LD: Do you have an example of a case like that?

TL: One case we worked on involved a Cessna 421 that broke-up in flight and descended from an altitude of 25,000 feet above sea level. There was very little left of the aircraft, as it was mostly consumed by fire.

However, after a large amount of work and testing, we were able to determine that the crash occurred due to a sudden cabin decompression after a hose on the heater came off in flight. The pilots become incapacitated and the airplane descended and crashed, breaking up in flight due to the excessive forces on the structures. Our conclusions were never even considered by the NTSB during its investigation.

Unfortunately, there are times when negligence on the part of the military is the cause of or contributing cause to a crash. However, in most instances, the government is immune from liability.

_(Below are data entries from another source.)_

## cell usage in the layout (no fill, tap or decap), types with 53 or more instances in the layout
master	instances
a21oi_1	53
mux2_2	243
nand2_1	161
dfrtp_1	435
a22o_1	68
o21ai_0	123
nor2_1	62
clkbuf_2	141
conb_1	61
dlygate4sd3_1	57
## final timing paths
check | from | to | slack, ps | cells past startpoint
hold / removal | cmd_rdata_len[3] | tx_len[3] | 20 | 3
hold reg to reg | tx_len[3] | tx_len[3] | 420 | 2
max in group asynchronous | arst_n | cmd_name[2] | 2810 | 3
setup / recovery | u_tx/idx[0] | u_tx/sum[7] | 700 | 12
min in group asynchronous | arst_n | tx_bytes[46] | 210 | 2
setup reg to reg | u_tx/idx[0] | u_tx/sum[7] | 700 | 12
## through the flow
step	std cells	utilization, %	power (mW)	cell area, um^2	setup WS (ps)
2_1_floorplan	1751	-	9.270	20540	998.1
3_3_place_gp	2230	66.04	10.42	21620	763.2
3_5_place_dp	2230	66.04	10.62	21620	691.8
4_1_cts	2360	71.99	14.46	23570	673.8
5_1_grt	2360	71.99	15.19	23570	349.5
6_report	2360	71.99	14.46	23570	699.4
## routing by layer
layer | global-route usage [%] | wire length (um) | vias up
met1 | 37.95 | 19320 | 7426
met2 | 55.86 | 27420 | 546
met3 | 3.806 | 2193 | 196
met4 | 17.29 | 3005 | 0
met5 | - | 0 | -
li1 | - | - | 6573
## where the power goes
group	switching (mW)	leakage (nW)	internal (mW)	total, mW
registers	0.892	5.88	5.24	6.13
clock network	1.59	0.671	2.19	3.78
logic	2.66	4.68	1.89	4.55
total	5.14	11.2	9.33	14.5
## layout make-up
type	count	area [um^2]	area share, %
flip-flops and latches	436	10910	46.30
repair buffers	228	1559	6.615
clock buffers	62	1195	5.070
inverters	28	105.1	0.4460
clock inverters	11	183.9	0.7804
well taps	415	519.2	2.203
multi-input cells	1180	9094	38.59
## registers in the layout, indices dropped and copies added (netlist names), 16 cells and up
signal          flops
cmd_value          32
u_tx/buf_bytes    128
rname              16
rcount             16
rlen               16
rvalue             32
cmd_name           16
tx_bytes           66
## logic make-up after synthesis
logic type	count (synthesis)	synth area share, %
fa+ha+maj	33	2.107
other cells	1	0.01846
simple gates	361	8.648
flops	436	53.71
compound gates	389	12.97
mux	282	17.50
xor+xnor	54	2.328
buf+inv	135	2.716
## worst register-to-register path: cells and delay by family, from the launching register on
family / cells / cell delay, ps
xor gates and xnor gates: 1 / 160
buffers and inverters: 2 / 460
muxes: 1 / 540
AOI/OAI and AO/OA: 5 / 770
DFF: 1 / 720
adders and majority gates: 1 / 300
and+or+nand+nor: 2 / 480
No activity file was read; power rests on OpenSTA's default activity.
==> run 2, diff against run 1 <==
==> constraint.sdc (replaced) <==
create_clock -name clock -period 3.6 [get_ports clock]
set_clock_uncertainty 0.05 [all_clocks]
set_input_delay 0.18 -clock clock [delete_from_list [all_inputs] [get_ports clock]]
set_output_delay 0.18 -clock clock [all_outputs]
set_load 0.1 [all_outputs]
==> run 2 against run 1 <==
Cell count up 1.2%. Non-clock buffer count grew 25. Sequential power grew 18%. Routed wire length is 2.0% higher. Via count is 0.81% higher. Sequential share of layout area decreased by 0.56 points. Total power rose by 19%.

LD: What matters are keeping you busy at the moment?

TL: I handled a wrongful death claim arising from the crash of a banner towing airplane at a local airport. In that case, the defendant was the management company that was hired to operate the airport. The complaint alleged that the airport management company failed to respond to the crash in a timely fashion and, as a result, the pilot died from the ensuing fire and not the crash itself. In short, there were insufficient personnel and working equipment available to respond quickly to this emergency as was required by the management contract that was in place at the time of the crash.

LD: What was most challenging about that case?

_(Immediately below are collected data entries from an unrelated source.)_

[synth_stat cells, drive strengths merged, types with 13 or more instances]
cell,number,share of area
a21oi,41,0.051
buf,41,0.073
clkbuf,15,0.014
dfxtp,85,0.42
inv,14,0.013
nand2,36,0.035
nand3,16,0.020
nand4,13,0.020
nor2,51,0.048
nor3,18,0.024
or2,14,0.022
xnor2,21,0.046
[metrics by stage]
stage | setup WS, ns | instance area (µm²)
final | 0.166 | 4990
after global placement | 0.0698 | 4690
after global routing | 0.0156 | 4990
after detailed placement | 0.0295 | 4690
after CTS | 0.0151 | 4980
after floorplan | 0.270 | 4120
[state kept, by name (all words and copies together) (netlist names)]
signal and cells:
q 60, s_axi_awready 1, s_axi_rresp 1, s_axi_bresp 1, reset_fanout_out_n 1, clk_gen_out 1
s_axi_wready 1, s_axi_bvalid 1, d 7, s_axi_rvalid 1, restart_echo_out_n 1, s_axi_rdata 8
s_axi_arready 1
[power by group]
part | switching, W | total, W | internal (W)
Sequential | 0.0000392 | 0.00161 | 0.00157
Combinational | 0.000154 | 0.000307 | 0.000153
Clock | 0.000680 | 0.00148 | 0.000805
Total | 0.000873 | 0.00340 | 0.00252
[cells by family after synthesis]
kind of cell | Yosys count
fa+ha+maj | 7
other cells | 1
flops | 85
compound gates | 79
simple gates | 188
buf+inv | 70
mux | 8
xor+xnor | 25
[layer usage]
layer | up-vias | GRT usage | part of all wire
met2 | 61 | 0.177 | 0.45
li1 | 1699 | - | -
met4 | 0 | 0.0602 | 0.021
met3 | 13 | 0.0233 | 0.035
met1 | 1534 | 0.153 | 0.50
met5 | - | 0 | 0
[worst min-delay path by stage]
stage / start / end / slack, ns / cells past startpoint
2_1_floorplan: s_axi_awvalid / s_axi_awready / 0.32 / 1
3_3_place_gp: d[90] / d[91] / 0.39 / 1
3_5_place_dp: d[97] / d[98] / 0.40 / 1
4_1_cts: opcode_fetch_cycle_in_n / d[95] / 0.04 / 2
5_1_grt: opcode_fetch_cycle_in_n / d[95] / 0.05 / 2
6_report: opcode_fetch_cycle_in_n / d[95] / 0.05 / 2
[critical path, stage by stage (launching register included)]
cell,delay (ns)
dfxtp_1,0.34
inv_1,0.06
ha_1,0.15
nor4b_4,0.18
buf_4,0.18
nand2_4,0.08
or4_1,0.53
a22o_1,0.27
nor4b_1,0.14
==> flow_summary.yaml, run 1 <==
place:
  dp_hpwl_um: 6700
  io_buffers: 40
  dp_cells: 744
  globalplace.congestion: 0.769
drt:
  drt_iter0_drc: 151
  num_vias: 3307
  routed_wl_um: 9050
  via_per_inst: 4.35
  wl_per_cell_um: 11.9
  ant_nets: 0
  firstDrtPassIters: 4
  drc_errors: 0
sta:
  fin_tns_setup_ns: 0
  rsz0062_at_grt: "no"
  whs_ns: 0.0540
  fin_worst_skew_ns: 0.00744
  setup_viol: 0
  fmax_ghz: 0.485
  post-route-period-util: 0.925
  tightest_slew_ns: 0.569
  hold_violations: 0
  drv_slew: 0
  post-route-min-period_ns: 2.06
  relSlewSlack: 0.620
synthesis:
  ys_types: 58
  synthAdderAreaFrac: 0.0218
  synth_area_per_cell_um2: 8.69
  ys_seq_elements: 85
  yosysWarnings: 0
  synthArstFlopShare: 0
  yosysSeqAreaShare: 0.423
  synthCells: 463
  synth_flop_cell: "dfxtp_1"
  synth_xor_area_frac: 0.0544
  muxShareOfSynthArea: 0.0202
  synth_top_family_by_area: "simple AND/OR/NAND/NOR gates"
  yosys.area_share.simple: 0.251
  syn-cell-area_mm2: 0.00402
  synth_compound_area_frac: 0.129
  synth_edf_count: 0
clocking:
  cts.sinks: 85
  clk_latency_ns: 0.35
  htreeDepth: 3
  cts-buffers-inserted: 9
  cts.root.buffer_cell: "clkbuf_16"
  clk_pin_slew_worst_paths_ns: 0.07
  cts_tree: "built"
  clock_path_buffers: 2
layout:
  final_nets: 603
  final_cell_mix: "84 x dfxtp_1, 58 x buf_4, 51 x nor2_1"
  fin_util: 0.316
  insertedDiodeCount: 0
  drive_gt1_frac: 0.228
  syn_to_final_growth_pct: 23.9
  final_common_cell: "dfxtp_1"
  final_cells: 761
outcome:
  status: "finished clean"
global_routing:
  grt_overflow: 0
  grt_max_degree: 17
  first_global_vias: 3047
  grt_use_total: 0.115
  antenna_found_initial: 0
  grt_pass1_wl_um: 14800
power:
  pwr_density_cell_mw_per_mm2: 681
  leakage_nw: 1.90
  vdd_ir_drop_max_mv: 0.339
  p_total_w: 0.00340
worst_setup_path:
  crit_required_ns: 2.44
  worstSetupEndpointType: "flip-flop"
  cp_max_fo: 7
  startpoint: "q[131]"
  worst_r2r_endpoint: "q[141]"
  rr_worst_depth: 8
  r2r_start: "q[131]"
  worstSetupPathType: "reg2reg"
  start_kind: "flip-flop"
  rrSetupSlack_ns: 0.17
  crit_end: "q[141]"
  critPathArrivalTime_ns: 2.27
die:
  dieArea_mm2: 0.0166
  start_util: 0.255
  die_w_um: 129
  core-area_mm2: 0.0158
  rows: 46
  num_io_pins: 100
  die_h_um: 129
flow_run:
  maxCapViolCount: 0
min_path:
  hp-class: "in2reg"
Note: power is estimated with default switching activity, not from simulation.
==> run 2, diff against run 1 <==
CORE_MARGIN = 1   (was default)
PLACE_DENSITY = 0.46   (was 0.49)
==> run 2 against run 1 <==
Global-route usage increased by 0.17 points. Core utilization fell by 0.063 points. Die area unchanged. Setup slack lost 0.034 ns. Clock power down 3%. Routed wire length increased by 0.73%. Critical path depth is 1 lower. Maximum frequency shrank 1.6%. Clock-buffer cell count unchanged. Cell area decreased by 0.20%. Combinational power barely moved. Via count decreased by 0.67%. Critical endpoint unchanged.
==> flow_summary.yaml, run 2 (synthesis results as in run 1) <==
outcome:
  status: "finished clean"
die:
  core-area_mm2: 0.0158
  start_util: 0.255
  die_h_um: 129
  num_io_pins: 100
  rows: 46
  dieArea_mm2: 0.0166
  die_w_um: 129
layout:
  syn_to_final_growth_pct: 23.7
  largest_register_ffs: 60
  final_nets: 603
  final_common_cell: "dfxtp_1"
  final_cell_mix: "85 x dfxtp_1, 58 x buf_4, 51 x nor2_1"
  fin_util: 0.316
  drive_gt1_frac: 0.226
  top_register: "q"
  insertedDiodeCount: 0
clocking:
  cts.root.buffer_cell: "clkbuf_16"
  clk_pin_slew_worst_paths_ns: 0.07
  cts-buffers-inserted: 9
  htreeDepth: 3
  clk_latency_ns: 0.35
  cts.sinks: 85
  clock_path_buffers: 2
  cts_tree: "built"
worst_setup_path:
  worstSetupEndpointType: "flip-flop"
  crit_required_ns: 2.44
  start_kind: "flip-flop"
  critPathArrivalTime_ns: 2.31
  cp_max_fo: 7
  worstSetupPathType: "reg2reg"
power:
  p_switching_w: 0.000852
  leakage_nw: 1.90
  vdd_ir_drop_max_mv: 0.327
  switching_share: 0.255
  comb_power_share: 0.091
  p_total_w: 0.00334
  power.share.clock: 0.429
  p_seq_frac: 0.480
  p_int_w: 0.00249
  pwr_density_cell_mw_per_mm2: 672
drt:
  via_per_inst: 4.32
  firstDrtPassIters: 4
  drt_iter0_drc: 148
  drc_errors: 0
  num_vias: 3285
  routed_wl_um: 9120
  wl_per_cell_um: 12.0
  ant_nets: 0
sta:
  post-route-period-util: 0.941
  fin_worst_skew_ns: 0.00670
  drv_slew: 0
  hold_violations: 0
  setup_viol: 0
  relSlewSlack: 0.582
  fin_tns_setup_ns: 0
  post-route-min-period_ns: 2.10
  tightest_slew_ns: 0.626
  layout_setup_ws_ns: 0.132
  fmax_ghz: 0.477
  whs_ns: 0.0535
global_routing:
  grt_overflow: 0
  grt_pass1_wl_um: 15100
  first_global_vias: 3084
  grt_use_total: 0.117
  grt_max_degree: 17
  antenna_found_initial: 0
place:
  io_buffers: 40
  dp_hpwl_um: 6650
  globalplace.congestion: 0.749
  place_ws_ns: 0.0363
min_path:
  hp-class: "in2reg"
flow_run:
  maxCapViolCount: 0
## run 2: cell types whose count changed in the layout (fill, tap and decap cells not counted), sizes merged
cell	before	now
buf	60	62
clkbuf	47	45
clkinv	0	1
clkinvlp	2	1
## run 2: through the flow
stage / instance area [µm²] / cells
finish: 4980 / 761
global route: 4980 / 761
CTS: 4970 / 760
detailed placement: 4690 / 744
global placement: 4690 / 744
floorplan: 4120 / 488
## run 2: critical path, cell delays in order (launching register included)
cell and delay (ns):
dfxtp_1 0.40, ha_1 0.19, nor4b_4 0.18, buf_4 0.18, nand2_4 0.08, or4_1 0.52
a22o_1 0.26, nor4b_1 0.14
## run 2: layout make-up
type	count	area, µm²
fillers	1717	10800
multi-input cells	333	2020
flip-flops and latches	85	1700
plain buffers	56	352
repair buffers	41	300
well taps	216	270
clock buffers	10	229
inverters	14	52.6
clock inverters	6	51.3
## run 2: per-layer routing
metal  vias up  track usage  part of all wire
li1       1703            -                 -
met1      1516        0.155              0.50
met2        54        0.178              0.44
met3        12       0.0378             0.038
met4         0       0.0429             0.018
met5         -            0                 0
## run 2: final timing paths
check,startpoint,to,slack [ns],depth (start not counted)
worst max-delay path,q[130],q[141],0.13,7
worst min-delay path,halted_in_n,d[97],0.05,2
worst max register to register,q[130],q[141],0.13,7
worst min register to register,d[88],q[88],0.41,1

TL: One challenge was showing that the airport management company failed to properly train its employees in emergency response procedures, including how to maintain and use the emergency response equipment – their most important obligations. In addition, we discovered personnel who should have responded had actually gone to lunch, leaving the airport in a dangerous condition.

LD: Did you see any policy changes to help prevent similar tragedies in the future as a result of the case?

TL: Our understanding is that emergency procedures and training were updated, as were the record-keeping procedures. In addition, the equipment used for firefighting and rescue were updated and are now serviceable.

LD: Tell me a bit about your firm. What makes it unique?

TL: Wisner Baum has gathered a uniquely passionate group of lawyers and staff who believe very strongly in our motto: Even our small group of dedicated people can effect tremendous change in the world. This passion and dedication becomes very apparent the moment a person comes into contact with us.

LD: Looking back, is this the type of practice you imagined yourself having while in law school?

TL: While in law school, I was very vocal about my intention never to practice personal injury law. In fact, I focused my studies on intellectual property (patent, copyright, independent film distribution, etc.). Of course, this was a sign of my ignorance about the law and personal injury in particular.

Once I discovered that "aviation law" was a potential area of practice, I looked more into the field and discovered it was exactly what I was passionate about. This area is truly a David versus Goliath situation with large manufacturing companies and insurance companies on the other side, always working to protect their bottom line.

Even our small group of dedicated people can effect tremendous change in the world.

LD: What advice do you have for current law school students who might be trying to decide the focus of their practice?

TL: My daughter just finished her second year of law school and I find it fascinating to see her pick her path. To my daughter and to other law students I have this advice: Find an area of law that fascinates you and keeps you interested in the work you are doing. The practice of law is challenging and fulfilling, and also grueling and stressful. As in many careers, you have to find motivation and passion within you.

Also, take time off from work to recharge your batteries. Burnout is real and self-care is critical.

LD: How do you recharge your batteries?

TL: When I'm not at the office, I'm home spending time with my wife, daughter and two dogs. I love gaming, movies and taking care of our yard, feeding the hummingbirds who have built their nests nearby.

LD: Do you have a favorite book or movie about the justice system?

TL: My absolute favorite movie about the justice system is “Inherit the Wind.”